Methods: A prospective comparative study was conducted on 150 patients undergoing primary pterygium excision. Participants were randomly assigned to three groups: Group I (Fibrin Glue, n = 50), Group II (Suturing, n = 50), and Group III (Sutureless/Glue-Free, n = 50). Surgical duration, postoperative complications, recurrence rates, and patient-reported comfort were assessed at one week, six weeks, and six months. Statistical analysis was performed to evaluate differences between groups.
Results: Surgical time was significantly shorter in the fibrin glue (24.05 ± 0.94 min) and sutureless (23.27 ± 0.87 min) groups compared with suturing (46.2 ± 1.34 min) (p < 0.001). Patients in the fibrin glue and sutureless groups reported greater postoperative comfort, while suturing was associated with increased pain, foreign body sensation, and tearing. Recurrence was slightly higher in the sutureless group (4 cases) compared with fibrin glue (2 cases) and suturing (2 cases), although the differences were not statistically significant.
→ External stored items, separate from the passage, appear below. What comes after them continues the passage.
==> src/rtl/debug_uart_dump_if.sv <==
// debug_uart_dump_if: dump trigger, SD/FAT32 debug bus and UART status.
interface debug_uart_dump_if;
   logic        trigger;
   logic [3:0]  sd_error;
   logic [4:0]  fat_state;
   logic [3:0]  fat_error;
   logic        sd_ready, fat_ready, image_loaded;
   logic [7:0]  dbg_byte0, dbg_byte1, dbg_byte510, dbg_byte511;
   logic [9:0]  dbg_blk_wr_idx, dbg_dir_idx;
   logic [31:0] dbg_part_lba, dbg_data_start, dbg_root_cluster, dbg_dir_lba;
   logic        uart_tx, busy, done;
   modport master (
      output trigger, sd_error, fat_state, fat_error, sd_ready, fat_ready, image_loaded,
             dbg_byte0, dbg_byte1, dbg_byte510, dbg_byte511, dbg_blk_wr_idx, dbg_dir_idx,
             dbg_part_lba, dbg_data_start, dbg_root_cluster, dbg_dir_lba,
      input  uart_tx, busy, done
   );
   modport slave (
      input  trigger, sd_error, fat_state, fat_error, sd_ready, fat_ready, image_loaded,
             dbg_byte0, dbg_byte1, dbg_byte510, dbg_byte511, dbg_blk_wr_idx, dbg_dir_idx,
             dbg_part_lba, dbg_data_start, dbg_root_cluster, dbg_dir_lba,
      output uart_tx, busy, done
   );
endinterface

==> src/rtl/debug_uart_dump.sv <==
// debug_uart_dump: snapshots the SD/FAT32 debug bus on trigger and sends it
// as one 66-character ASCII hex line over an 8N1 UART.
module debug_uart_dump #(
   parameter int CLK_HZ = 74_250_000,
   parameter int BAUD   = 115_200
) (
   input  logic             clk,
   input  logic             rst_n,
   debug_uart_dump_if.slave bus
);
   localparam int DIV   = CLK_HZ / BAUD;
   localparam int CW    = $clog2(DIV);
   localparam int NCH   = 66;
   localparam int ND    = 51;
   localparam int SPACE = 51;
   localparam int CR    = 52;
   localparam int LF    = 53;
   localparam int FW [14] = '{1, 2, 1, 1, 2, 2, 2, 2, 3, 3, 8, 8, 8, 8};

   typedef enum logic [1:0] {IDLE, START, DATA, STOP} state_t;

   state_t          state_q, state_d;
   logic [CW-1:0]   cnt_q, cnt_d;
   logic [2:0]      bit_q, bit_d;
   logic [6:0]      idx_q, idx_d;
   logic [ND*4-1:0] snap_q, snap_d;
   logic [7:0]      shift_q, shift_d;
   logic            tx_q, tx_d, busy_q, busy_d, done_q, done_d;
   logic [ND*4-1:0] live;
   logic            accept, tick, load;
   logic [5:0]      kind, dsel;
   logic [3:0]      nib;
   logic [7:0]      chr;

   // Nibbles in transmit order, most significant first.
   assign live = {bus.sd_error, 3'b0, bus.fat_state, bus.fat_error,
                  1'b0, bus.image_loaded, bus.fat_ready, bus.sd_ready,
                  bus.dbg_byte0, bus.dbg_byte1, bus.dbg_byte510, bus.dbg_byte511,
                  2'b0, bus.dbg_blk_wr_idx, 2'b0, bus.dbg_dir_idx,
                  bus.dbg_part_lba, bus.dbg_data_start, bus.dbg_root_cluster, bus.dbg_dir_lba};

   // Character index -> digit number (0..50), SPACE, CR or LF.
   function automatic logic [5:0] char_kind(logic [6:0] n);
      int pos, dig;
      logic [5:0] k;
      pos = 0;
      dig = 0;
      k = 6'(LF);
      for (int f = 0; f < 14; f++) begin
         if (int'(n) >= pos && int'(n) < pos + FW[f]) k = 6'(dig + int'(n) - pos);
         pos += FW[f];
         dig += FW[f];
         if (int'(n) == pos) k = 6'(f == 13 ? CR : SPACE);
         pos += 1;
      end
      return k;
   endfunction

   always_comb begin
      accept  = state_q == IDLE && bus.trigger;
      tick    = cnt_q == CW'(DIV - 1);
      state_d = state_q;
      cnt_d   = (state_q == IDLE || tick) ? '0 : cnt_q + 1'b1;
      bit_d   = bit_q;
      idx_d   = idx_q;
      snap_d  = accept ? live : snap_q;
      done_d  = 1'b0;
      load    = 1'b0;
      case (state_q)
         IDLE: if (bus.trigger) begin
            state_d = START;
            idx_d   = '0;
            load    = 1'b1;
         end
         START: if (tick) begin
            state_d = DATA;
            bit_d   = '0;
         end
         DATA: if (tick) begin
            bit_d   = bit_q + 3'd1;
            state_d = (bit_q == 3'd7) ? STOP : DATA;
         end
         STOP: if (tick) begin
            if (idx_q == 7'(NCH - 1)) begin
               state_d = IDLE;
               done_d  = 1'b1;
            end else begin
               state_d = START;
               idx_d   = idx_q + 7'd1;
               load    = 1'b1;
            end
         end
         default: state_d = IDLE;
      endcase
      // Next character resolved from the (possibly just-captured) snapshot.
      kind    = char_kind(idx_d);
      dsel    = (kind < 6'(ND)) ? kind : 6'd0;
      nib     = snap_d[4*(ND-1-int'(dsel)) +: 4];
      chr     = (kind == 6'(SPACE)) ? 8'h20 :
                (kind == 6'(CR))    ? 8'h0D :
                (kind == 6'(LF))    ? 8'h0A :
                (nib < 4'd10)       ? {4'h3, nib} : 8'h37 + {4'h0, nib};
      shift_d = load ? chr : shift_q;
      tx_d    = (state_d == START) ? 1'b0 : (state_d == DATA) ? shift_d[bit_d] : 1'b1;
      busy_d  = state_d != IDLE;
   end

   always_ff @(posedge clk or negedge rst_n) begin
      if (!rst_n) begin
         state_q <= IDLE;
         cnt_q   <= '0;
         bit_q   <= '0;
         idx_q   <= '0;
         snap_q  <= '0;
         shift_q <= '0;
         tx_q    <= 1'b1;
         busy_q  <= 1'b0;
         done_q  <= 1'b0;
      end else begin
         state_q <= state_d;
         cnt_q   <= cnt_d;
         bit_q   <= bit_d;
         idx_q   <= idx_d;
         snap_q  <= snap_d;
         shift_q <= shift_d;
         tx_q    <= tx_d;
         busy_q  <= busy_d;
         done_q  <= done_d;
      end
   end

   assign bus.uart_tx = tx_q;
   assign bus.busy    = busy_q;
   assign bus.done    = done_q;
endmodule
Conclusion: Compared with sutures, both fibrin glue and sutureless/glue-free fixation techniques reduce operative time and improve postoperative comfort. Sutureless fixation offers a cost-effective alternative suitable for low-resource settings, although fibrin glue provides superior stability and patient experience. Long-term studies are warranted to further evaluate recurrence risk and cost-effectiveness.